• _Directions for this task_:
Which lines below fall between the one containing "OP_ADD, OP_SUB, OP_AND, OP_OR, OP_XOR" and the one containing "default: y_o = a_i + b_i;"? Repeat them exactly, counting both of those lines, and add nothing else.

[Stored items]

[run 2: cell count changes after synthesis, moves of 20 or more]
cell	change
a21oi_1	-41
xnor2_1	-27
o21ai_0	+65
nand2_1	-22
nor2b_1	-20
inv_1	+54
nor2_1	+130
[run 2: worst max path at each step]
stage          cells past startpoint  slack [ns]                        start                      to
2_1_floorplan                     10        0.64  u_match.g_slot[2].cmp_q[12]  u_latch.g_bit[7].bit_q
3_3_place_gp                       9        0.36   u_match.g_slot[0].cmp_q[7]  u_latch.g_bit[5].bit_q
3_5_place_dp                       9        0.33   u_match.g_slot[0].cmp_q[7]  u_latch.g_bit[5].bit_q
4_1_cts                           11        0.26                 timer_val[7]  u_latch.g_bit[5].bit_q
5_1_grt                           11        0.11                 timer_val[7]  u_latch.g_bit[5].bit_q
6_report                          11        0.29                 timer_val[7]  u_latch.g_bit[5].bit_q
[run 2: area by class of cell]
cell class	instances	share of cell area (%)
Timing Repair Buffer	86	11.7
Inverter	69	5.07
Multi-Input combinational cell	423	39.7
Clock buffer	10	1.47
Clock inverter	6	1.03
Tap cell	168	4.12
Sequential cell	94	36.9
[src/rtl/mc_seq_pkg.sv]
package mc_seq_pkg;
  localparam int unsigned XLEN = 32;
  localparam int unsigned NREG = 32;

  localparam logic [5:0] OPC_RTYPE = 6'h00;
  localparam logic [5:0] OPC_JUMP  = 6'h02;
  localparam logic [5:0] OPC_BRZ   = 6'h04;
  localparam logic [5:0] OPC_BRNZ  = 6'h05;
  localparam logic [5:0] OPC_ADDI  = 6'h08;
  localparam logic [5:0] OPC_ANDI  = 6'h0C;
  localparam logic [5:0] OPC_ORI   = 6'h0D;
  localparam logic [5:0] OPC_XORI  = 6'h0E;
  localparam logic [5:0] OPC_LDW   = 6'h23;
  localparam logic [5:0] OPC_STW   = 6'h2B;

  localparam logic [10:0] FN_ADD = 11'h020;
  localparam logic [10:0] FN_SUB = 11'h022;
  localparam logic [10:0] FN_AND = 11'h024;
  localparam logic [10:0] FN_OR  = 11'h025;
  localparam logic [10:0] FN_XOR = 11'h026;

  typedef enum logic [2:0] {
    ST_IF  = 3'd0,
    ST_ID  = 3'd1,
    ST_EX  = 3'd2,
    ST_MEM = 3'd3,
    ST_WB  = 3'd4
  } step_e;

  typedef enum logic [2:0] {
    CL_ALU_R, CL_ALU_I, CL_LOAD, CL_STORE, CL_BRANCH, CL_JUMP, CL_NOP
  } cls_e;

  typedef enum logic [2:0] {
    OP_ADD, OP_SUB, OP_AND, OP_OR, OP_XOR
  } alu_op_e;

  typedef struct packed {
    cls_e        cls;
    alu_op_e     op;
    logic [4:0]  rd;
    logic        br_on_zero;
    logic        wb;
  } ctrl_t;
endpackage

[src/rtl/mc_seq_decode.sv]
module mc_seq_decode
  import mc_seq_pkg::*;
(
  input  logic [5:0]  opc_i,
  input  logic [10:0] func_i,
  input  logic [4:0]  rd_imm_i,
  input  logic [4:0]  rd_reg_i,
  output ctrl_t       ctrl_o
);
  always_comb begin
    ctrl_o            = '0;
    ctrl_o.cls        = CL_NOP;
    ctrl_o.op         = OP_ADD;
    ctrl_o.rd         = rd_imm_i;
    ctrl_o.br_on_zero = 1'b0;
    ctrl_o.wb         = 1'b0;
    unique case (opc_i)
      OPC_RTYPE: begin
        ctrl_o.rd = rd_reg_i;
        ctrl_o.wb = 1'b1;
        ctrl_o.cls = CL_ALU_R;
        unique case (func_i)
          FN_ADD:  ctrl_o.op = OP_ADD;
          FN_SUB:  ctrl_o.op = OP_SUB;
          FN_AND:  ctrl_o.op = OP_AND;
          FN_OR:   ctrl_o.op = OP_OR;
          FN_XOR:  ctrl_o.op = OP_XOR;
          default: begin
            ctrl_o.cls = CL_NOP;
            ctrl_o.wb  = 1'b0;
          end
        endcase
      end
      OPC_ADDI: begin ctrl_o.cls = CL_ALU_I; ctrl_o.op = OP_ADD; ctrl_o.wb = 1'b1; end
      OPC_ANDI: begin ctrl_o.cls = CL_ALU_I; ctrl_o.op = OP_AND; ctrl_o.wb = 1'b1; end
      OPC_ORI:  begin ctrl_o.cls = CL_ALU_I; ctrl_o.op = OP_OR;  ctrl_o.wb = 1'b1; end
      OPC_XORI: begin ctrl_o.cls = CL_ALU_I; ctrl_o.op = OP_XOR; ctrl_o.wb = 1'b1; end
      OPC_LDW:  begin ctrl_o.cls = CL_LOAD;  ctrl_o.wb = 1'b1; end
      OPC_STW:  ctrl_o.cls = CL_STORE;
      OPC_BRZ:  begin ctrl_o.cls = CL_BRANCH; ctrl_o.br_on_zero = 1'b1; end
      OPC_BRNZ: ctrl_o.cls = CL_BRANCH;
      OPC_JUMP: ctrl_o.cls = CL_JUMP;
      default:  ctrl_o.cls = CL_NOP;
    endcase
  end
endmodule

[src/rtl/mc_seq_alu.sv]
module mc_seq_alu
  import mc_seq_pkg::*;
#(
  parameter int unsigned W = XLEN
) (
  input  logic [W-1:0] a_i,
  input  logic [W-1:0] b_i,
  input  alu_op_e      op_i,
  output logic [W-1:0] y_o
);
  always_comb begin
    unique case (op_i)
      OP_SUB:  y_o = a_i - b_i;
      OP_AND:  y_o = a_i & b_i;
      OP_OR:   y_o = a_i | b_i;
      OP_XOR:  y_o = a_i ^ b_i;
      default: y_o = a_i + b_i;
    endcase
  end
endmodule

[src/rtl/mc_seq_regfile.sv]
module mc_seq_regfile #(
  parameter int unsigned W = 32,
  parameter int unsigned N = 32
) (
  input  logic                 clk_i,
  input  logic                 rst_ni,
  input  logic [$clog2(N)-1:0] ra_i,
  input  logic [$clog2(N)-1:0] rb_i,
  output logic [W-1:0]         rdata_a_o,
  output logic [W-1:0]         rdata_b_o,
  input  logic                 we_i,
  input  logic [$clog2(N)-1:0] wa_i,
  input  logic [W-1:0]         wd_i
);
  localparam int unsigned AW = $clog2(N);

  logic [N-1:0][W-1:0] regs_w;

  for (genvar gi = 0; gi < N; gi++) begin : g_reg
    if (gi == 0) begin : g_zero
      assign regs_w[gi] = '0;
    end else begin : g_live
      logic [W-1:0] q;
      always_ff @(posedge clk_i or negedge rst_ni) begin
        if (!rst_ni) q <= '0;
        else if (we_i && wa_i == AW'(gi)) q <= wd_i;
      end
      assign regs_w[gi] = q;
    end
  end

  assign rdata_a_o = regs_w[ra_i];
  assign rdata_b_o = regs_w[rb_i];
endmodule
### src/rtl/dpp_pkg.sv
package dpp_pkg;

    localparam int DIG_W = 4;

    typedef logic [DIG_W-1:0] dig_t;

    // signed multiplier digit: sign plus one-hot choice among 1x..5x
    typedef struct packed {
        logic       neg;
        logic [4:0] sel;
    } sd_t;

    // plain 8421 value to redundancy-free 4221 form
    function automatic dig_t to_r4221(input dig_t d);
        dig_t r;
        case (d)
            4'd0:    r = 4'b0000;
            4'd1:    r = 4'b0001;
            4'd2:    r = 4'b0010;
            4'd3:    r = 4'b0011;
            4'd4:    r = 4'b0110;
            4'd5:    r = 4'b1001;
            4'd6:    r = 4'b1100;
            4'd7:    r = 4'b1101;
            4'd8:    r = 4'b1110;
            4'd9:    r = 4'b1111;
            default: r = 4'b0000;
        endcase
        return r;
    endfunction

    // 8421 digit to 5421 form (top bit weighs five)
    function automatic dig_t to_5421(input dig_t d);
        return (d > 4'd4) ? d + 4'd3 : d;
    endfunction

    // 5421 digit back to 8421
    function automatic dig_t from_5421(input dig_t c);
        return c[3] ? ({1'b0, c[2:0]} + 4'd5) : {1'b0, c[2:0]};
    endfunction

    function automatic logic is_r4221(input dig_t c);
        return !(c inside {4'd4, 4'd5, 4'd7, 4'd8, 4'd10, 4'd11});
    endfunction

endpackage
--- config.mk ---
export PLATFORM = sky130hd
export DESIGN_NAME = cohwin_top
export DESIGN_NICKNAME = d
export VERILOG_FILES = /design/src/rtl/cohwin_pkg.sv /design/src/rtl/cohwin_regs.sv /design/src/rtl/cohwin_match.sv /design/src/rtl/cohwin_top.sv
export SDC_FILE = /design/constraint.sdc
export NUM_CORES = 1
export LEC_CHECK = 0
export BUFFER_PORTS_ARGS = -buffer_cell sky130_fd_sc_hd__buf_2
export CAP_MARGIN = 10
export CORE_UTILIZATION = 51
export CTS_CLUSTER_SIZE = 40
export DETAILED_ROUTE_END_ITERATION = 10
export PLACE_DENSITY = 0.85
export SYNTH_ARGS = -nofsm -noshare
export SYNTH_HDL_FRONTEND = slang
export SYNTH_SLANG_ARGS = --single-unit
--- constraint.sdc ---
create_clock -name clk -period 4.3 [get_ports clk]
set_input_delay 0 -clock clk [delete_from_list [all_inputs] [get_ports clk]]
set_output_delay 0 -clock clk [all_outputs]
set_load 0.005 [all_outputs]
--- src/rtl/cohwin_pkg.sv ---
package cohwin_pkg;

    parameter int unsigned CW_DATA_W  = 32;
    parameter int unsigned CW_ADDR_W  = 32;
    parameter int unsigned CW_PAGE_SH = 12;
    parameter int unsigned CW_SIZE_W  = 5;
    parameter int unsigned CW_BASE_W  = CW_ADDR_W - CW_PAGE_SH;

    typedef enum logic [1:0] {
        IDX_ENABLE  = 2'd0,
        IDX_PARTIAL = 2'd1,
        IDX_BASE    = 2'd2,
        IDX_SIZE    = 2'd3
    } cw_idx_e;

    typedef struct packed {
        logic                 en;
        logic                 partial;
        logic [CW_BASE_W-1:0] base;
        logic [CW_SIZE_W-1:0] size_code;
    } cw_cfg_t;

    // Legal window: the size fits in the address space and the base
    // page number has its low size_code bits clear.
    function automatic logic cw_legal(input logic [CW_BASE_W-1:0] base,
                                      input logic [CW_SIZE_W-1:0] code);
        logic ok;
        ok = (int'(code) <= int'(CW_BASE_W));
        for (int i = 0; i < int'(CW_BASE_W); i++) begin
            if ((i < int'(code)) && base[i]) ok = 1'b0;
        end
        return ok;
    endfunction

endpackage

--- src/rtl/cohwin_regs.sv ---
module cohwin_regs
    import cohwin_pkg::*;
(
    input  logic                 clk,
    input  logic                 rst,
    input  logic                 we,
    input  logic [1:0]           idx,
    input  logic [CW_DATA_W-1:0] wdata,
    output logic [CW_DATA_W-1:0] rdata,
    output cw_cfg_t              cfg,
    output logic                 cfg_err
);

    localparam int unsigned PAD_BASE = CW_DATA_W - CW_BASE_W;
    localparam int unsigned PAD_SIZE = CW_DATA_W - CW_SIZE_W;

    cw_cfg_t cfg_nxt;
    logic    geom_wr;
    logic    unused_wdata_hi;

    assign unused_wdata_hi = ^wdata[CW_DATA_W-1:CW_BASE_W];
    assign geom_wr = we && ((idx == IDX_BASE) || (idx == IDX_SIZE));

    always_comb begin
        cfg_nxt = cfg;
        if (we) begin
            unique case (cw_idx_e'(idx))
                IDX_ENABLE:  cfg_nxt.en        = wdata[0];
                IDX_PARTIAL: cfg_nxt.partial   = wdata[0];
                IDX_BASE:    cfg_nxt.base      = wdata[CW_BASE_W-1:0];
                IDX_SIZE:    cfg_nxt.size_code = wdata[CW_SIZE_W-1:0];
                default:     cfg_nxt = cfg;
            endcase
        end
    end

    always_ff @(posedge clk) begin
        if (rst) begin
            cfg     <= '0;
            cfg_err <= 1'b0;
        end else begin
            cfg <= cfg_nxt;
            if (geom_wr) cfg_err <= !cw_legal(cfg_nxt.base, cfg_nxt.size_code);
        end
    end

    always_comb begin
        unique case (cw_idx_e'(idx))
            IDX_ENABLE:  rdata = {{(CW_DATA_W-1){1'b0}}, cfg.en};
            IDX_PARTIAL: rdata = {{(CW_DATA_W-1){1'b0}}, cfg.partial};
            IDX_BASE:    rdata = {{PAD_BASE{1'b0}}, cfg.base};
            IDX_SIZE:    rdata = {{PAD_SIZE{1'b0}}, cfg.size_code};
            default:     rdata = '0;
        endcase
    end

    // error flag only moves on a base or size write
    p_err_sticky_r8: assert property (@(posedge clk) disable iff (rst)
        !geom_wr |=> $stable(cfg_err));

    // enable write visible next cycle
    p_en_write_r2: assert property (@(posedge clk) disable iff (rst)
        (we && idx == IDX_ENABLE) |=> (cfg.en == $past(wdata[0])));

endmodule

--- src/rtl/cohwin_match.sv ---
module cohwin_match
    import cohwin_pkg::*;
(
    input  logic                 clk,
    input  logic                 rst,
    input  cw_cfg_t              cfg,
    input  logic                 cfg_err,
    input  logic                 dma_valid,
    input  logic [CW_ADDR_W-1:0] dma_addr,
    output logic                 hit_valid,
    output logic                 hit_coherent
);

    logic [CW_BASE_W-1:0] bit_ok;
    logic                 in_window;
    logic                 coh_d;
    logic                 unused_low_bits;

    assign unused_low_bits = ^{dma_addr[CW_PAGE_SH-1:0], cfg.partial};

    // One comparator per page-number bit. Bits below the size code are
    // inside the window and always match.
    for (genvar g = 0; g < int'(CW_BASE_W); g++) begin : g_cmp
        assign bit_ok[g] = (g < int'(cfg.size_code)) ||
                           (dma_addr[g+CW_PAGE_SH] == cfg.base[g]);
    end

    assign in_window = &bit_ok;
    assign coh_d     = cfg.en && !cfg_err && in_window;

    always_ff @(posedge clk) begin
        if (rst) begin
            hit_valid    <= 1'b0;
            hit_coherent <= 1'b0;
        end else begin
            hit_valid    <= dma_valid;
            hit_coherent <= dma_valid && coh_d;
        end
    end

    p_latency_r5: assert property (@(posedge clk) disable iff (rst)
        dma_valid |=> hit_valid);

    p_idle_r5: assert property (@(posedge clk) disable iff (rst)
        !dma_valid |=> (!hit_valid && !hit_coherent));

    p_disabled_r6: assert property (@(posedge clk) disable iff (rst)
        (dma_valid && !cfg.en) |=> !hit_coherent);

    p_bad_window_r7: assert property (@(posedge clk) disable iff (rst)
        (dma_valid && cfg_err) |=> !hit_coherent);

endmodule

--- src/rtl/cohwin_top.sv ---
module cohwin_top
    import cohwin_pkg::*;
(
    input  logic                 clk,
    input  logic                 rst,
    input  logic                 cfg_we,
    input  logic [1:0]           cfg_addr,
    input  logic [CW_DATA_W-1:0] cfg_wdata,
    output logic [CW_DATA_W-1:0] cfg_rdata,
    input  logic                 dma_valid,
    input  logic [CW_ADDR_W-1:0] dma_addr,
    output logic                 hit_valid,
    output logic                 hit_coherent,
    output logic                 cfg_error
);

    cw_cfg_t cfg;
    logic    err;

    cohwin_regs u_regs (
        .clk     (clk),
        .rst     (rst),
        .we      (cfg_we),
        .idx     (cfg_addr),
        .wdata   (cfg_wdata),
        .rdata   (cfg_rdata),
        .cfg     (cfg),
        .cfg_err (err)
    );

    cohwin_match u_match (
        .clk          (clk),
        .rst          (rst),
        .cfg          (cfg),
        .cfg_err      (err),
        .dma_valid    (dma_valid),
        .dma_addr     (dma_addr),
        .hit_valid    (hit_valid),
        .hit_coherent (hit_coherent)
    );

    assign cfg_error = err;

    // no coherent flag without a valid result
    p_coh_needs_valid_r5: assert property (@(posedge clk) disable iff (rst)
        hit_coherent |-> hit_valid);

endmodule

Word level (Yosys, flattened, before mapping)
Index checks and enable logic that the tools add are counted.
{"block": "totals", "reg_bits": 30, "latchBits": 0, "ram_bits": 0, "rom_bits": 0, "input_bits": 70, "output_inout_bits": 35, "elab_cells": 148, "n_memories": 0}
{"block": "classes", "n_addsub": 0, "mul": 0, "n_div": 0, "magnitude_cmp": 41, "n_eq_ne": 23, "shift": 0, "muxes": 26, "bitwise": 0, "reduce_logical": 51}
{"operator": "$pmux 32 s4", "count": 1}
{"operator": "$lt 4x5->1 const A", "count": 16}
{"operator": "$lt 3x5->1 const A", "count": 8}
{"operator": "$lt 5x5->1 const A", "count": 8}
{"operator": "$mux 25", "count": 1}
{"operator": "$logic_and 1x1->1", "count": 24}
{"operator": "$mux 1", "count": 22}
{"operator": "$logic_or 1x1->1", "count": 21}
{"operator": "$eq 1x1->1", "count": 20}
{"operator": "$lt 1x5->1 const A", "count": 4}
{"operator": "$lt 2x5->1 const A", "count": 4}
{"operator": "$mux 20", "count": 1}
{"operator": "$reduce_and 20->1", "count": 1}
{"operator": "$le 5x5->1 const B", "count": 1}
{"operator": "$mux 5", "count": 1}
{"operator": "$eq 2x2->1 const B", "count": 2}
{"operator": "$reduce_and 2->1", "count": 2}
{"operator": "$eq 2x1->1 const B", "count": 1}
{"operator": "$logic_not 1->1", "count": 2}
{"operator": "$logic_not 2->1", "count": 1}

Longest topological paths before layout
{"block": "depth", "word_depth": 28, "depth_mapped": 9, "ltp_nobuf": 6}

Cells and area by module
From an unflattened synthesis, not the netlist that was laid out.
{"block": "hier_totals", "hier_cells": 302, "area_unflattened_um2": 2459.9}
{"mod": "cohwin_regs", "instances": 1, "cells_per_inst": 236, "area_each_um2": 1961.9, "seq_area_each_um2": 560.5}
{"mod": "cohwin_match", "instances": 1, "cells_per_inst": 66, "area_each_um2": 498.0, "seq_area_each_um2": 40.0}

Worst setup path before layout
No wires, ideal clock.
{"block": "synth_path", "path_kind": "register -> register", "from": "reg, netlist name u_regs.cfg[0]", "to": "reg u_regs.cfg_err", "setup_ns": 0.138, "arrival_time_ns": 1.587, "required_ns": 4.162, "path_slack_ns": 2.574, "stages_incl_launch_ff": 8, "n_path_buf": 1, "synth_period_minus_slack_ns": 1.726, "path_cell_list": "dfxtp_1 -> clkbuf_1 -> nor2_1 -> or3_1 -> a31oi_1 -> or4_1 -> nor4_2 -> a41oi_1"}
{"block": "synth_between", "elab_chain_cells": 27, "elab_cells_between_ends": 66, "classes_between": "21 x order compare; 24 x mux; 21 x reduce/logical"}
{"element": "$mux 5", "line_no": "cohwin_regs.sv:27", "rtl": "unique case (cw_idx_e'(idx))"}
{"element": "$mux 25 (*)", "line_no": "cohwin_regs.sv:26", "rtl": "if (we) begin"}
{"element": "$lt 1x5->1", "line_no": "cohwin_pkg.sv:30", "rtl": "if ((i < int'(code)) && base[i]) ok = 1'b0;"}
{"element": "$logic_and 1x1->1", "line_no": "cohwin_pkg.sv:30"}
{"element": "$mux 1 (19 in a row)", "line_no": "cohwin_pkg.sv:30"}
{"element": "$mux 1 (*)", "line_no": "cohwin_pkg.sv:30"}
{"element": "$mux 1 (*)", "line_no": "cohwin_regs.sv:43", "rtl": "if (geom_wr) cfg_err <= !cw_legal(cfg_nxt.base, cfg_nxt.size_code);"}
{"element": "$mux 1 (*)", "line_no": "cohwin_regs.sv:38", "rtl": "if (rst) begin"}
{"element": "$logic_not 1->1 (*)", "line_no": "cohwin_regs.sv:43"}
{"element": "end signal, assigned", "line_no": "cohwin_regs.sv:43"}
{"element": "end, declared", "line_no": "cohwin_regs.sv:11", "rtl": "output logic cfg_err"}
Every way passes the cells marked *; elsewhere a longest branch is shown, timed or not. The select of a mux whose other input is x is not followed.
A chain may end at the register's enable or synchronous reset.

Worst setup path in the final report
{"block": "layout_path", "from": "in cfg_addr[0]", "to": "reg u_regs.cfg_err"}
{"block": "layout_between", "elab_chain_cells": 28, "elab_cells_between_ends": 71, "classes_between": "21 x order compare; 2 x eq/ne; 25 x mux; 23 x reduce/logical"}
{"element": "start, declared", "line_no": "cohwin_top.sv:7", "rtl": "input logic [1:0] cfg_addr,"}
{"element": "$eq 2x2->1", "line_no": "cohwin_regs.sv:22, cohwin_regs.sv:27"}
{"element": "$mux 5", "line_no": "cohwin_regs.sv:27"}
{"element": "$mux 25", "line_no": "cohwin_regs.sv:26"}
{"element": "$lt 1x5->1", "line_no": "cohwin_pkg.sv:30"}
{"element": "$logic_and 1x1->1", "line_no": "cohwin_pkg.sv:30"}
{"element": "$mux 1 (20 in a row)", "line_no": "cohwin_pkg.sv:30"}
{"element": "$mux 1", "line_no": "cohwin_regs.sv:43"}
{"element": "$mux 1", "line_no": "cohwin_regs.sv:38"}
{"element": "$logic_not 1->1", "line_no": "cohwin_regs.sv:43"}
Several ways; a longest one is shown, not always the timed one. The select of a mux whose other input is x is not followed.
<file path="config.mk">
export PLATFORM = sky130hd
export DESIGN_NAME = ivr_ring_writer
export DESIGN_NICKNAME = d
export VERILOG_FILES = /design/src/rtl/ivr_pkg.sv /design/src/rtl/ivr_regs.sv /design/src/rtl/ivr_ptr.sv /design/src/rtl/ivr_seq.sv /design/src/rtl/ivr_ring_writer.sv
export SDC_FILE = /design/constraint.sdc
export NUM_CORES = 1
export LEC_CHECK = 0
export ABC_AREA = 1
export BUFFER_PORTS_ARGS = -buffer_cell sky130_fd_sc_hd__buf_2
export CORE_UTILIZATION = 50
export CTS_CLUSTER_SIZE = 24
export DETAILED_ROUTE_END_ITERATION = 16
export PLACE_DENSITY = 0.72
export SKIP_CTS_REPAIR_TIMING = 1
export SYNTH_ARGS = -nofsm -noshare
export SYNTH_HDL_FRONTEND = slang
export SYNTH_SLANG_ARGS = --single-unit
</file>
<file path="constraint.sdc">
create_clock -name clk -period 4.4 [get_ports clk]
set_clock_uncertainty 0.15 [all_clocks]
set_input_delay 0.66 -clock clk [delete_from_list [all_inputs] [get_ports clk]]
set_output_delay 0.66 -clock clk [all_outputs]
set_load 0.02 [all_outputs]
</file>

• _Exercise output_:
    OP_ADD, OP_SUB, OP_AND, OP_OR, OP_XOR
  } alu_op_e;

  typedef struct packed {
    cls_e        cls;
    alu_op_e     op;
    logic [4:0]  rd;
    logic        br_on_zero;
    logic        wb;
  } ctrl_t;
endpackage

[src/rtl/mc_seq_decode.sv]
module mc_seq_decode
  import mc_seq_pkg::*;
(
  input  logic [5:0]  opc_i,
  input  logic [10:0] func_i,
  input  logic [4:0]  rd_imm_i,
  input  logic [4:0]  rd_reg_i,
  output ctrl_t       ctrl_o
);
  always_comb begin
    ctrl_o            = '0;
    ctrl_o.cls        = CL_NOP;
    ctrl_o.op         = OP_ADD;
    ctrl_o.rd         = rd_imm_i;
    ctrl_o.br_on_zero = 1'b0;
    ctrl_o.wb         = 1'b0;
    unique case (opc_i)
      OPC_RTYPE: begin
        ctrl_o.rd = rd_reg_i;
        ctrl_o.wb = 1'b1;
        ctrl_o.cls = CL_ALU_R;
        unique case (func_i)
          FN_ADD:  ctrl_o.op = OP_ADD;
          FN_SUB:  ctrl_o.op = OP_SUB;
          FN_AND:  ctrl_o.op = OP_AND;
          FN_OR:   ctrl_o.op = OP_OR;
          FN_XOR:  ctrl_o.op = OP_XOR;
          default: begin
            ctrl_o.cls = CL_NOP;
            ctrl_o.wb  = 1'b0;
          end
        endcase
      end
      OPC_ADDI: begin ctrl_o.cls = CL_ALU_I; ctrl_o.op = OP_ADD; ctrl_o.wb = 1'b1; end
      OPC_ANDI: begin ctrl_o.cls = CL_ALU_I; ctrl_o.op = OP_AND; ctrl_o.wb = 1'b1; end
      OPC_ORI:  begin ctrl_o.cls = CL_ALU_I; ctrl_o.op = OP_OR;  ctrl_o.wb = 1'b1; end
      OPC_XORI: begin ctrl_o.cls = CL_ALU_I; ctrl_o.op = OP_XOR; ctrl_o.wb = 1'b1; end
      OPC_LDW:  begin ctrl_o.cls = CL_LOAD;  ctrl_o.wb = 1'b1; end
      OPC_STW:  ctrl_o.cls = CL_STORE;
      OPC_BRZ:  begin ctrl_o.cls = CL_BRANCH; ctrl_o.br_on_zero = 1'b1; end
      OPC_BRNZ: ctrl_o.cls = CL_BRANCH;
      OPC_JUMP: ctrl_o.cls = CL_JUMP;
      default:  ctrl_o.cls = CL_NOP;
    endcase
  end
endmodule

[src/rtl/mc_seq_alu.sv]
module mc_seq_alu
  import mc_seq_pkg::*;
#(
  parameter int unsigned W = XLEN
) (
  input  logic [W-1:0] a_i,
  input  logic [W-1:0] b_i,
  input  alu_op_e      op_i,
  output logic [W-1:0] y_o
);
  always_comb begin
    unique case (op_i)
      OP_SUB:  y_o = a_i - b_i;
      OP_AND:  y_o = a_i & b_i;
      OP_OR:   y_o = a_i | b_i;
      OP_XOR:  y_o = a_i ^ b_i;
      default: y_o = a_i + b_i;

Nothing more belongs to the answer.